Remember the example of the raincoat in Lesson Nine? Everything is the raincoat. Your ideas need to be big enough so that you can describe tiny parts of the setting in such a way that everyone can see that they belong in this setting, and are connected to the big ideas. There’s an old creative writing exercise where you need to describe a barn from the perspective of a parent who has just lost a child without referring to the child in any way. In a similar way, a good setting should let you describe a barn in a way that shows you what world that barn exists in, without mentioning the world’s backstory.

It's particularly important for the people who live in the world, of course, but we’ll talk about that next time. 

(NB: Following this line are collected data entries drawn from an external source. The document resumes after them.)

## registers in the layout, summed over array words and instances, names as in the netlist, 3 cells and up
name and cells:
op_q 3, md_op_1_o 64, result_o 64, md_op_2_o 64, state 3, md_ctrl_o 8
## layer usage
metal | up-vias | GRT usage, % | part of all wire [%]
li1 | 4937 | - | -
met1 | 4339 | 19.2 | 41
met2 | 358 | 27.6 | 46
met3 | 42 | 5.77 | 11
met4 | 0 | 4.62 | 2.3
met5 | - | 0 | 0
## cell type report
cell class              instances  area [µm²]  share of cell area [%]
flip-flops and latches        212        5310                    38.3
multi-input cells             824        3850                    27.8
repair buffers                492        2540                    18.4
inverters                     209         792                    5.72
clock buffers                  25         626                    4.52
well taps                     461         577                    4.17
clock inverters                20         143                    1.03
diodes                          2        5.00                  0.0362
**src/rtl/spi_packet_assembler_buffered_pkg.sv**
```systemverilog
// Shared types and helpers for the SPI packet assembler datapath.
package spi_packet_assembler_buffered_pkg;

    // Fill-stage FSM: FILL accepts fragments, HELD parks a finished packet.
    typedef enum logic {
        FILL = 1'b0,
        HELD = 1'b1
    } fill_state_e;

    // Integer ceiling division, used to size the slot array.
    function automatic int unsigned ceil_div(input int unsigned num, input int unsigned den);
        return (num + den - 1) / den;
    endfunction

endpackage

```
**src/rtl/spi_packet_out_buffer.sv**
```systemverilog
// Single-entry val/rdy output register with simultaneous take and load.
module spi_packet_out_buffer #(
    parameter int unsigned msg_w = 32,
    parameter int unsigned len_w = 3
) (
    input  logic             clk,
    input  logic             reset,
    input  logic             load,
    input  logic [msg_w-1:0] load_msg,
    input  logic [len_w-1:0] load_len,
    output logic             resp_val,
    input  logic             resp_rdy,
    output logic [msg_w-1:0] resp_msg,
    output logic [len_w-1:0] resp_len,
    output logic             free_c
);

    // The entry can accept a packet when empty or being drained this cycle.
    assign free_c = ~resp_val | resp_rdy;

    // Load wins over take so a back-to-back packet keeps resp_val high.
    always_ff @(posedge clk) begin
        if (reset) begin
            resp_val <= 1'b0;
            resp_msg <= '0;
            resp_len <= '0;
        end else if (load) begin
            resp_val <= 1'b1;
            resp_msg <= load_msg;
            resp_len <= load_len;
        end else if (resp_val && resp_rdy) begin
            resp_val <= 1'b0;
        end
    end

endmodule

```
**src/rtl/spi_packet_assembler_buffered.sv**
```systemverilog
// Assembles nbits_in fragments into nbits_out packets with early termination
// and a one-packet output buffer so filling continues while output stalls.
module spi_packet_assembler_buffered
    import spi_packet_assembler_buffered_pkg::*;
#(
    parameter int unsigned nbits_in  = 8,
    parameter int unsigned nbits_out = 32,
    parameter bit          msb_first = 1'b1
) (
    input  logic                                               clk,
    input  logic                                               reset,
    input  logic                                               req_val,
    output logic                                               req_rdy,
    input  logic [nbits_in-1:0]                                req_msg,
    input  logic                                               req_last,
    output logic                                               resp_val,
    input  logic                                               resp_rdy,
    output logic [nbits_out-1:0]                               resp_msg,
    output logic [$clog2(ceil_div(nbits_out, nbits_in)):0]     resp_len
);

    localparam int unsigned num_regs = ceil_div(nbits_out, nbits_in);
    localparam int unsigned len_w    = $clog2(num_regs) + 1;
    localparam int unsigned cat_w    = num_regs * nbits_in;

    fill_state_e          state;
    fill_state_e          state_next;
    logic [nbits_in-1:0]  slots      [num_regs];
    logic [nbits_in-1:0]  slots_next [num_regs];
    logic [len_w-1:0]     cnt;
    logic [len_w-1:0]     fill_cnt;
    logic                 accept;
    logic                 complete;
    logic                 move;
    logic                 buf_free_c;
    logic [cat_w-1:0]     cat;
    logic [nbits_out-1:0] packed_msg;
    logic                 unused_cat;

    // Ready is a pure decode of the state register.
    assign req_rdy  = (state == FILL);
    assign accept   = req_val & req_rdy;
    assign complete = accept & (req_last | (cnt == len_w'(num_regs - 1)));
    assign fill_cnt = accept ? cnt + len_w'(1) : cnt;

    // Slot contents after this cycle's fragment, so a completing fragment moves with its packet.
    always_comb begin
        for (int k = 0; k < int'(num_regs); k++) begin
            slots_next[k] = (accept && (cnt == len_w'(k))) ? req_msg : slots[k];
        end
    end

    // Place slots into the concatenation in the selected order, then truncate.
    always_comb begin
        cat = '0;
        for (int k = 0; k < int'(num_regs); k++) begin
            if (msb_first) begin
                cat[(int'(num_regs) - 1 - k) * int'(nbits_in) +: nbits_in] = slots_next[k];
            end else begin
                cat[k * int'(nbits_in) +: nbits_in] = slots_next[k];
            end
        end
    end

    assign packed_msg = cat[nbits_out-1:0];
    assign unused_cat = ^cat;

    // Fill FSM state register.
    always_ff @(posedge clk) begin
        if (reset) begin
            state <= FILL;
        end else begin
            state <= state_next;
        end
    end

    // Next-state and move decision: hand the packet over whenever the buffer can take it.
    always_comb begin
        state_next = state;
        move       = 1'b0;
        case (state)
            FILL: begin
                if (complete) begin
                    if (buf_free_c) begin
                        move = 1'b1;
                    end else begin
                        state_next = HELD;
                    end
                end
            end
            HELD: begin
                if (buf_free_c) begin
                    move       = 1'b1;
                    state_next = FILL;
                end
            end
            default: begin
                state_next = FILL;
            end
        endcase
    end

    // Slot and counter update; a move empties the fill stage.
    always_ff @(posedge clk) begin
        if (reset) begin
            for (int k = 0; k < int'(num_regs); k++) begin
                slots[k] <= '0;
            end
            cnt <= '0;
        end else if (move) begin
            for (int k = 0; k < int'(num_regs); k++) begin
                slots[k] <= '0;
            end
            cnt <= '0;
        end else begin
            for (int k = 0; k < int'(num_regs); k++) begin
                slots[k] <= slots_next[k];
            end
            cnt <= fill_cnt;
        end
    end

    spi_packet_out_buffer #(
        .msg_w (nbits_out),
        .len_w (len_w)
    ) u_out_buffer (
        .clk      (clk),
        .reset    (reset),
        .load     (move),
        .load_msg (packed_msg),
        .load_len (fill_cnt),
        .resp_val (resp_val),
        .resp_rdy (resp_rdy),
        .resp_msg (resp_msg),
        .resp_len (resp_len),
        .free_c   (buf_free_c)
    );

endmodule
```
**config.mk**
```make
export PLATFORM = sky130hd
export DESIGN_NAME = spi_packet_assembler_buffered
export DESIGN_NICKNAME = d
export VERILOG_FILES = /design/src/rtl/spi_packet_assembler_buffered_pkg.sv /design/src/rtl/spi_packet_out_buffer.sv /design/src/rtl/spi_packet_assembler_buffered.sv
export SDC_FILE = /design/constraint.sdc
export NUM_CORES = 1
export LEC_CHECK = 0
export ABC_AREA = 1
export BUFFER_PORTS_ARGS = -buffer_cell sky130_fd_sc_hd__buf_4
export CAP_MARGIN = 20
export CORE_MARGIN = 2
export CORE_UTILIZATION = 55
export CTS_CLUSTER_SIZE = 14
export DETAILED_ROUTE_END_ITERATION = 8
export PLACE_DENSITY = 0.77
export SLEW_MARGIN = 5
export SYNTH_ARGS = -nofsm -noshare
export SYNTH_HDL_FRONTEND = slang
export SYNTH_SLANG_ARGS = --single-unit
```
**constraint.sdc**
```tcl
create_clock -name clk -period 2.1 [get_ports clk]
set_clock_uncertainty 0.15 [all_clocks]
set_input_delay 0.315 -clock clk [delete_from_list [all_inputs] [get_ports clk]]
set_output_delay 0.315 -clock clk [all_outputs]
set_load 0.05 [all_outputs]
```
==> results.md <==
* Outcome: finished clean
* Yosys synthesis warning count at 0
* Delay of the slowest cell on the worst path at 380 ps
* Vias per cell at 5.04
* Core box area at 6280 um2
* First-pass GRT wire length at 12200 um
* Cell with the largest stage delay on the worst path: sky130_fd_sc_hd__buf_4
* Cell taking the most area after synthesis: sky130_fd_sc_hd__dfxtp_1
* Hold buffer count at cts at 0
* Share of layout cells above drive strength 1 at 0.279
* Vias in the first global route at 2691
* Count of boundary I/O pins at 50
* DRC errors left at 0
* Num CTS Buffers at 9
* Post-CTS Resized at 0
* Minimum hold slack at 91.0 ps
* Yosys top cell area share at 0.273
* CTS tree: yes
* Post-synth design cell area at 3520 um2
* Post CTS Setup Buffer Count at 0
* Routed via count at 2829
* Count of buffers inserted at the top-level ports at 49
* Overall fraction of global-route tracks in use at 0.218
* Max Fanout on Critical Path at 29
* Placed instance area at 3950 um2
* Critical Path Most Common Cell: sky130_fd_sc_hd__nand2_2
* Final worst-path cycle share at 0.881
* RePlAce Congestion at 0.785
* Sequential share of the synthesized area at 0.477
* Average cell area after synthesis at 8.60 um2
* Number of hold violations in the final report at 0
* Hold Crit Class: input port to register
* Final total negative setup slack at 0 ps
* Number of antenna violations at the first check in global routing at 0
* Max Root-Sink Buffers at 2
* # rows at 29
* Max-cap check violation count at 0
* Total gr overflow at 0
* Average wire per standard cell at 12.9 um
* Critical path cell sequence: ha_1, ha_1, inv_2, nand2_2, nand2_2, nand2_2, nand2_4, buf_4, nand3_1, nand2_1
* Die boundary width at 84.1 um
* Count of distinct cell types in the synthesized netlist at 25
* Initial cell density of the core at 0.561
* Startpoint Class: register
* Buffer type at the clock tree root: sky130_fd_sc_hd__clkbuf_8
* H-Tree Level Count at 3
* Worst skew pair latency at 350 ps
* Die footprint at 7060 um2
* Worst setup path category: register to register
* Clock slew at reported path FFs at 80 ps
* Most frequent standard cell in the layout excluding fill and tap cells: sky130_fd_sc_hd__nand2_1
* Number of violations reported at the end of detailed-routing iteration 0 at 112
* TritonCTS sink count at 72
* TritonRoute pass-1 iters at 4
* Setup repair after global routing missed its margin: no
* Number of slew-limit violations in the final report at 0
* Count of endpoints failing setup in the final report at 0
* Largest vdd supply drop at 0.000511 V
* Critical path arrival at 1990 ps
* Number of synthesized register bits at 72
* Data required, critical path at 2240 ps
* Maximum number of pins on one net before global-route repair at 38
* Minimum clock period at 1850 ps
* Final wirelength at 7240 um
* Antenna diode count at 0
* Total design power at 0.00303 W
* Power density of the placed cells at 735 nW/um2
* Leakage power of the design at 2.03 nW
* HPWL after detailed placement at 5020 um
* Synth top area cells: sky130_fd_sc_hd__dfxtp_1, sky130_fd_sc_hd__edfxtp_1, sky130_fd_sc_hd__nand3_1
* Height of the chip at 84.1 um
* Filler instances at 542
* Area growth from synthesis to final layout at 17.1%
* Capturing element type of the critical path: register
* Commonest non-fill, non-tap cells in the layout: sky130_fd_sc_hd__nand2_1, sky130_fd_sc_hd__nand3_1, sky130_fd_sc_hd__buf_4, sky130_fd_sc_hd__dfxtp_1
* Cell count after synthesis at 410
* Max frequency at 540 MHz
* DRT antenna net count at 0
* NumNets Final at 497
* Cell area after layout at 4130 um2
[critical path: cells and delay by family (launching register included)]
kind,cells,cell delay [ps]
flops,1,330
buf+inv,2,440
simple gates,6,480
fa+ha+maj,2,400
[state kept, by name, indices dropped and copies added (netlist names)]
name                   count
u_out_buffer.resp_len      3
state                      1
slots                     32
u_out_buffer.resp_val      1
u_out_buffer.resp_msg     32
cnt                        3
[cell usage after synthesis]
cell type / n
sky130_fd_sc_hd__and3_1: 1
sky130_fd_sc_hd__buf_1: 1
sky130_fd_sc_hd__buf_12: 2
sky130_fd_sc_hd__buf_2: 5
sky130_fd_sc_hd__buf_4: 5
sky130_fd_sc_hd__buf_6: 5
sky130_fd_sc_hd__buf_8: 4
sky130_fd_sc_hd__clkbuf_2: 1
sky130_fd_sc_hd__conb_1: 1
sky130_fd_sc_hd__dfxtp_1: 48
sky130_fd_sc_hd__edfxtp_1: 24
sky130_fd_sc_hd__ha_1: 5
sky130_fd_sc_hd__inv_1: 24
sky130_fd_sc_hd__inv_2: 14
sky130_fd_sc_hd__nand2_1: 110
sky130_fd_sc_hd__nand2_2: 8
sky130_fd_sc_hd__nand2_4: 4
sky130_fd_sc_hd__nand3_1: 87
sky130_fd_sc_hd__nand3_2: 17
sky130_fd_sc_hd__nor2_1: 19
sky130_fd_sc_hd__nor2_2: 16
sky130_fd_sc_hd__nor2_4: 1
sky130_fd_sc_hd__nor2_8: 4
sky130_fd_sc_hd__o21ai_0: 3
sky130_fd_sc_hd__xor2_1: 1
[routing by layer]
layer	GRT usage	wire [um]	up-vias
li1	-	-	1435
met1	0.274	3320	1312
met2	0.351	3400	67
met3	0.0574	344	15
met4	0.101	180	0
met5	0	0	-
[cell families (layout without fill, tap and decap cells)]
kind of cell,count (synthesis),after routing,share of synthesized area
AND/OR/NAND/NOR,267,267,0.392
flip-flops,72,72,0.477
buffers and inverters,61,112,0.105
adder cells (fa/ha/maj),5,5,0.0177
AO/OA/AOI/OAI,3,3,0.00426
other,1,24,0.00106
XOR/XNOR,1,1,0.00249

Exercise: Go back through your summaries and keynotes from the previous lessons. Can you make them bigger—larger, more effective, more dramatic? If you’re happy with that, do the barn exercise. Pick something small from your setting—a character, an action, a plot beat—and describe it without any specific reference to the setting elements. Is it distinct? Could it happen in another setting? Pick an existing setting you know well in the same genre and describe in that setting. If there aren’t any points of difference, you may need to think of some.